- Exercise aim -
Go through the data and copy every line in which "instances" appears.

- Exercise inputs -
<file path="config.mk">
export PLATFORM = sky130hd
export DESIGN_NAME = mux_n_1_rr
export DESIGN_NICKNAME = d
export VERILOG_FILES = /design/src/rtl/mux_n_1_rr.sv
export SDC_FILE = /design/constraint.sdc
export NUM_CORES = 1
export LEC_CHECK = 0
export ABC_AREA = 1
export BUFFER_PORTS_ARGS = -buffer_cell sky130_fd_sc_hd__buf_2
export CAP_MARGIN = 10
export CORE_UTILIZATION = 25
export CTS_CLUSTER_DIAMETER = 60
export DETAILED_ROUTE_END_ITERATION = 16
export PLACE_DENSITY = 0.48
export SLEW_MARGIN = 20
export SYNTH_ARGS = -nofsm -noshare
export SYNTH_HDL_FRONTEND = slang
export SYNTH_SLANG_ARGS = --single-unit
</file>
<file path="constraint.sdc">
create_clock -name clk -period 6.2 [get_ports clk]
set_clock_uncertainty 0.15 [all_clocks]
set_input_delay 0.62 -clock clk [delete_from_list [all_inputs] [get_ports clk]]
set_output_delay 0.62 -clock clk [all_outputs]
set_load 0.01 [all_outputs]
</file>
<file path="src/rtl/mux_n_1_rr.sv">
// N-to-1 valid/ready multiplexer with a registered output stage.
// Channel chosen directly by sel or by round-robin among valid inputs.
module mux_n_1_rr #(
  parameter  int WIDTH = 8,
  parameter  int N     = 4,
  localparam int SW    = (N > 1) ? $clog2(N) : 1
) (
  input  logic               clk,
  input  logic               rst_n,
  input  logic [N*WIDTH-1:0] in_data,
  input  logic [N-1:0]       in_valid,
  output logic [N-1:0]       in_ready,
  input  logic [SW-1:0]      sel,
  input  logic               mode,
  output logic [WIDTH-1:0]   out_data,
  output logic               out_valid,
  input  logic               out_ready,
  output logic [SW-1:0]      out_ch
);

  localparam int NSEL = 2 ** SW;
  localparam logic [SW-1:0] LP_LAST = SW'(N - 1);

  logic [NSEL-1:0]  w_valid_ext;
  logic             w_sel_ok;
  logic             w_load_en;
  logic             w_grant_vld;
  logic [SW-1:0]    w_grant_idx;
  logic             w_xfer;

  logic             r_out_valid;
  logic [WIDTH-1:0] r_out_data;
  logic [SW-1:0]    r_out_ch;
  logic [SW-1:0]    r_rr_ptr;

  // Padding to a power of two lets sel index safely; unused channels read as idle.
  always_comb begin
    w_valid_ext         = '0;
    w_valid_ext[N-1:0]  = in_valid;
  end

  assign w_sel_ok  = (32'(sel) < 32'(N));
  assign w_load_en = !r_out_valid || out_ready;

  // Round-robin search starts just after the last granted channel.
  always_comb begin : grant_sel
    int idx;
    w_grant_vld = 1'b0;
    w_grant_idx = '0;
    idx         = 0;
    if (!mode) begin
      if (w_sel_ok && w_valid_ext[sel]) begin
        w_grant_vld = 1'b1;
        w_grant_idx = sel;
      end
    end else begin
      for (int k = 1; k <= N; k++) begin
        idx = (int'(r_rr_ptr) + k) % N;
        if (!w_grant_vld && w_valid_ext[idx[SW-1:0]]) begin
          w_grant_vld = 1'b1;
          w_grant_idx = idx[SW-1:0];
        end
      end
    end
  end

  assign w_xfer = w_load_en && w_grant_vld;

  always_comb begin
    in_ready = '0;
    if (rst_n && w_xfer) begin
      in_ready[w_grant_idx] = 1'b1;
    end
  end

  always_ff @(posedge clk or negedge rst_n) begin
    if (!rst_n) begin
      r_out_valid <= 1'b0;
      r_out_data  <= '0;
      r_out_ch    <= '0;
      r_rr_ptr    <= LP_LAST;
    end else if (w_xfer) begin
      r_out_valid <= 1'b1;
      r_out_data  <= in_data[w_grant_idx*WIDTH +: WIDTH];
      r_out_ch    <= w_grant_idx;
      r_rr_ptr    <= w_grant_idx;
    end else if (out_ready) begin
      r_out_valid <= 1'b0;
    end
  end

  assign out_valid = r_out_valid;
  assign out_data  = r_out_data;
  assign out_ch    = r_out_ch;

endmodule
</file>
==> results.cfg, run 1 <==
[synthesis]
synthTopCellsByCount = nand2_1 (120), nand3_1 (21), dfrtp_1 (11), inv_1 (11), nor2_1 (8)
yosysWarningCount = 0
synthFlopType = dfrtp_1
synth_nets = 250
postSynthCellCount = 208
avgSynthCellArea_um2 = 5.77
synth_seq_cells = 13
synth_edf_count = 0
yosys-top-cells-area = nand2_1 (38%), dfrtp_1 (23%), nand3_1 (8.8%)
async_reset_ff_frac = 1.00
seq_area_frac_synth = 0.273
syn_area_mm2 = 0.00120
synth_cell_types = 23
synth.largest_area_cell = nand2_1
yosys.area.top_type_share = 0.375
post-synth-top-count-cell = nand2_1

[drt]
routedWlPerCell_um = 10.9
vias = 1369
viasPerCell = 4.39
drt_iter0_drc = 25
wl_um = 3410
drc_errors = 1
dr.pass1.iters = 10
drtAntennaViolNets = 0

[global_routing]
antenna_found_initial = 0
grt_pass1_vias = 1327
overflow = 0
grt_pass1_wl_um = 5990
grt_start_max_net_pins = 21
grtUsageTotal = 0.147

[pwr]
power_switching_share = 0.523
p_clk_frac = 0.106
comb_power_share = 0.671
p_per_area_mw_per_mm2 = 448
netSwitchingPower_w = 0.000359
vdd_drop_max_v = 0.000152
intPower_w = 0.000326
power.leakage_nw = 0.943
power_frac_seq = 0.223

[place]
post-place-ws_ps = 2730
gp_congestion = 0.784
dpl.hpwl_um = 2690
dp_cells = 308
io_buffers = 56

[clock_tree]
numCtsBuffers = 3
cts_resized = 0
path_clk_slew_ps = 50
cts_setup_buffers = 0
cts_hold_buf = 0
clockRootBuffer = clkbuf_8
cts_buffer_depth = 2
cts_tree = yes
clk_latency_ps = 230
cts.sinks = 13
htree_levels = 1

[layout]
fin_util = 0.342
finalNonFillerCells = 312
nets = 303
post_route_cells_drive_above_1_share = 0.281
syn2layout_area_growth_pct = 27.4
diodes = 0
nFillCells = 521

[timing]
timing.final.ws_setup_ps = 2690
worst_pin_slew_ps = 915
fmax_mhz = 285
hold_viol_final = 0
slew_viol_final = 0
rsz0062_at_grt = no
setup_viol = 0
period_needed_ps = 3510
timing.slew.headroom = 0.390
timing.hold.ws_ps = 120
fin_tns_setup_ps = 0
min_period_over_period = 0.567

[floorplanning]
dieHeight_um = 71.3
io_pins = 57
rows = 24
core-area_mm2 = 0.00447
initial_utilization = 0.268
fp.dieArea_mm2 = 0.00508
fp.dieW_um = 71.3

[setup_path]
crit_buf_inv = 3
slowest_stage = dfstp_2
crit_type = register to primary output
max_stage_delay_ps = 620
cp-start-kind = register
cp_max_fo = 13
cp.required_ps = 5430
critPathArrivalTime_ps = 2740
endpoint_kind = primary output
path_delay_family = simple AND/OR/NAND/NOR gates
crit_chain = inv_4 > nand2_1 > nand3_1 > nand2_1 > nor2_4 > nand2_1 > o21ai_1 > o21ai_0 > nand2_1 > inv_1 > nand2_1 > nor3_1 > buf_2
cpMostUsedCell = nand2_1

[status]
violations = design-rule violations
status = finished with violations

[worst_hold_path]
hold_path.class = input port to async pin

[run]
drv_cap = 0
## final cells by class
type                       instances  area (um2)  area share
inverter                          13        51.3      0.0336
multi-input combinational        174         759       0.497
timing repair buffer              56         280       0.183
sequential                        13         328       0.214
tap                               52        65.1      0.0426
clock buffer                       4        45.0      0.0295
## power by group through the flow
stage	registers, W	logic (W)	clock network, W
after floorplan	0.000162	0.000358	0
after global placement	0.000156	0.000465	0
after detailed placement	0.000154	0.000465	0
after CTS	0.000153	0.000468	0.0000750
after global routing	0.000159	0.000541	0.0000798
final	0.000153	0.000460	0.0000726
## metrics by stage
step / area, um2 / total power [W]
3_5_place_dp: 1480 / 0.000619
2_1_floorplan: 1200 / 0.000520
5_1_grt: 1530 / 0.000780
6_report: 1530 / 0.000685
4_1_cts: 1530 / 0.000696
3_3_place_gp: 1480 / 0.000621
## layout by cell type, fill, tap and decap left out
| cell | synthesis | layout |
|---|---|---|
| o22ai_1 | 1 | 1 |
| clkbuf_8 | 0 | 3 |
| nand3_2 | 1 | 1 |
| o21ai_0 | 2 | 2 |
| nand3_4 | 1 | 1 |
| inv_1 | 11 | 11 |
| o31ai_1 | 1 | 1 |
| inv_2 | 1 | 1 |
| buf_2 | 4 | 56 |
| clkbuf_1 | 0 | 1 |
| nand2_2 | 5 | 5 |
| a21oi_1 | 1 | 1 |
| o21ai_1 | 5 | 5 |
| inv_4 | 1 | 1 |
| nand2_4 | 1 | 1 |
| nand3_1 | 21 | 21 |
| nor2_1 | 8 | 8 |
| nor3_1 | 4 | 4 |
| nand2_1 | 120 | 120 |
| dfrtp_1 | 11 | 11 |
| o21a_1 | 1 | 1 |
| dfstp_2 | 2 | 2 |
| nor2_4 | 2 | 2 |
## logic make-up (layout without fill, tap and decap cells)
group / Yosys count / count (layout) / synth area share
compound gates: 11 / 11 / 0.0511
simple gates: 163 / 163 / 0.582
buf+inv: 21 / 73 / 0.0938
flops: 13 / 13 / 0.273
## final timing paths
check	startpoint	to	slack, ps	cells after the start
max	r_rr_ptr[0]$_DFFE_PN1P_	in_ready[0]	2690	13
min	rst_n	out_ch[1]$_DFFE_PN0P_	120	1
max reg2reg	r_rr_ptr[0]$_DFFE_PN1P_	out_data[7]$_DFFE_PN0P_	3610	14
min reg2reg	out_data[2]$_DFFE_PN0P_	out_data[2]$_DFFE_PN0P_	320	2
max in group asynchronous	rst_n	r_rr_ptr[1]$_DFFE_PN1P_	5500	1
min in group clk	out_data[2]$_DFFE_PN0P_	out_data[2]$_DFFE_PN0P_	320	2
## routing by layer
| metal | wire (um) | track usage | up-vias |
|---|---|---|---|
| li1 | - | - | 751 |
| met4 | 0 | 0.00667 | 0 |
| met3 | 205 | 0.0366 | 0 |
| met2 | 1540 | 0.246 | 48 |
| met5 | 0 | 0 | - |
| met1 | 1660 | 0.202 | 570 |
## state kept, by name, indices dropped and copies added, names as in the netlist
name       count
out_valid      1
out_ch         2
r_rr_ptr       2
out_data       8
No activity file was read; power rests on OpenSTA's default activity.
==> run 2, diff against run 1 <==
==> constraint.sdc (replaced) <==
create_clock -name clk -period 3.5 [get_ports clk]
set_clock_uncertainty 0.15 [all_clocks]
set_input_delay 0.35 -clock clk [delete_from_list [all_inputs] [get_ports clk]]
set_output_delay 0.35 -clock clk [all_outputs]
set_load 0.01 [all_outputs]
==> run 2 against run 1 <==
Effect of this change: the flow still finishes with violations (design-rule violations); clock-buffer cell count unchanged; highest routed layer unchanged; sequential cell count unchanged; core utilization up 0.53 points; global-route usage down 0.61 points; final area up 1.6%; power up 77%; final cell count up 0.64%; clock power up 78%; hold slack better by 140 ps; die area unchanged; critical path type unchanged; setup slack worse by 2200 ps.
==> results.cfg, run 2 (synthesis results as in run 1) <==
[status]
status = finished with violations
violations = design-rule violations

[setup_path]
critPathArrivalTime_ps = 2560
crit_chain = inv_4 > nand2_1 > nand2_1 > nand2_2 > nand2_2 > nor2_4 > nand2_1 > o21ai_1 > o21ai_0 > nand2_2 > clkinvlp_4 > nand2_1 > nor3_1 > buf_2
crit_buf_inv = 3
path_delay_family = simple AND/OR/NAND/NOR gates
cp_max_fo = 13
crit_type = register to primary output
cp.required_ps = 3000
slowest_stage = dfstp_2
endpoint_kind = primary output
cp-start-kind = register
cpMostUsedCell = nand2_1
max_stage_delay_ps = 610

[drt]
vias = 1392
drtAntennaViolNets = 0
viasPerCell = 4.43
routedWlPerCell_um = 10.6
wl_um = 3340
drc_errors = 1
drt_iter0_drc = 67
dr.pass1.iters = 10

[timing]
rsz0062_at_grt = no
hold_viol_final = 0
timing.slew.headroom = 0.389
min_period_over_period = 0.875
setup_viol = 0
slew_viol_final = 0
fin_tns_setup_ps = 0
period_needed_ps = 3060
worst_pin_slew_ps = 916
fmax_mhz = 326
timing.hold.ws_ps = 261

[clock_tree]
cts_setup_buffers = 0
cts.sinks = 13
clk_latency_ps = 240
cts_tree = yes
path_clk_slew_ps = 50
clockRootBuffer = clkbuf_8
numCtsBuffers = 3
htree_levels = 1
cts_buffer_depth = 2

[worst_hold_path]
hold_path.class = input port to register

[floorplanning]
fp.dieW_um = 71.3
dieHeight_um = 71.3
fp.dieArea_mm2 = 0.00508
initial_utilization = 0.268
io_pins = 57
core-area_mm2 = 0.00447
rows = 24

[layout]
nFillCells = 507
finalNonFillerCells = 314
post_route_cells_drive_above_1_share = 0.290
layout_commonest_cell = nand2_1
nets = 305
diodes = 0
largest_register_ffs = 8
final_cell_mix = nand2_1 (119), buf_2 (56), nand3_1 (21), dfrtp_1 (11), inv_1 (10)
syn2layout_area_growth_pct = 29.4

[global_routing]
overflow = 0
grt_pass1_vias = 1276
grt_start_max_net_pins = 21
grt_pass1_wl_um = 5730
grtUsageTotal = 0.141
antenna_found_initial = 0

[place]
io_buffers = 56
dp_cells = 309
gp_congestion = 0.795
dpl.hpwl_um = 2640

[pwr]
power.leakage_nw = 0.946
p_per_area_mw_per_mm2 = 781
vdd_drop_max_v = 0.000302

[run]
drv_cap = 0
## run 2: cell types whose count changed in the layout (fill, tap and decap cells not counted), sizes merged
| cell | previous run | this run |
|---|---|---|
| dlygate4sd3 | 0 | 1 |
| buf | 56 | 57 |
| inv | 13 | 12 |
| clkinvlp | 0 | 1 |
## run 2: layer usage
layer | global-route usage | part of all wire | vias up
met5 | 0 | 0 | -
met4 | 0.0133 | 0 | 0
met3 | 0.0366 | 0.056 | 0
met2 | 0.231 | 0.46 | 45
met1 | 0.193 | 0.48 | 588
li1 | - | - | 759
## run 2: worst reg2reg max path, cell delays in order (launching register included)
cell     delay, ps
dfstp_2        610
inv_4           80
nand2_1         60
nand2_1         70
nand2_2         90
nand2_2         80
nor2_4         110
nand3_2         90
inv_1           60
nor2_1          50
o22ai_1        690
nand2_1        130
nand2_1        110
nand2_1         60
nand2_1         60
## run 2: layout make-up
| cell class | instances | area, um2 | area share |
|---|---|---|---|
| clock buffers | 4 | 45.0 | 0.0290 |
| multi-input cells | 174 | 762 | 0.491 |
| well taps | 52 | 65.1 | 0.0419 |
| repair buffers | 58 | 298 | 0.192 |
| inverters | 13 | 55.1 | 0.0355 |
| flip-flops and latches | 13 | 328 | 0.211 |
## run 2: where the power goes
part | switching (W) | internal (W)
sequential | 0.0000463 | 0.000225
clock | 0.0000491 | 0.0000801
combinational | 0.000535 | 0.000277
## run 2: path summary, 6_finish.rpt
path / to / cells after the start / from / slack, ps
max in group asynchronous: r_rr_ptr[0]$_DFFE_PN1P_ / 2 / rst_n / 2530
min: out_valid$_DFFE_PN0P_ / 4 / out_ready / 260
min reg2reg: out_data[3]$_DFFE_PN0P_ / 2 / out_data[3]$_DFFE_PN0P_ / 330
max reg2reg: out_data[7]$_DFFE_PN0P_ / 14 / r_rr_ptr[0]$_DFFE_PN1P_ / 940
min in group asynchronous: out_data[2]$_DFFE_PN0P_ / 2 / rst_n / 380
max: in_ready[0] / 14 / r_rr_ptr[0]$_DFFE_PN1P_ / 440
## run 2: what timing repair did
item	in CTS	in global routing
hold endpoints to repair	11	0
hold buffers	1	0
resized for setup	0	2
endpoints found under the setup margin	0	1
## run 2: metrics by stage
step           power [W]  cell area, um2   util  setup slack, ps
4_1_cts          0.00123            1550  0.346              301
3_5_place_dp     0.00109            1490  0.333              576
3_3_place_gp     0.00111            1490  0.333              584
6_report         0.00121            1550  0.347              437
2_1_floorplan   0.000922            1200      -             1160
5_1_grt          0.00136            1550  0.347              109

- Answer section -
type                       instances  area (um2)  area share
| cell class | instances | area, um2 | area share |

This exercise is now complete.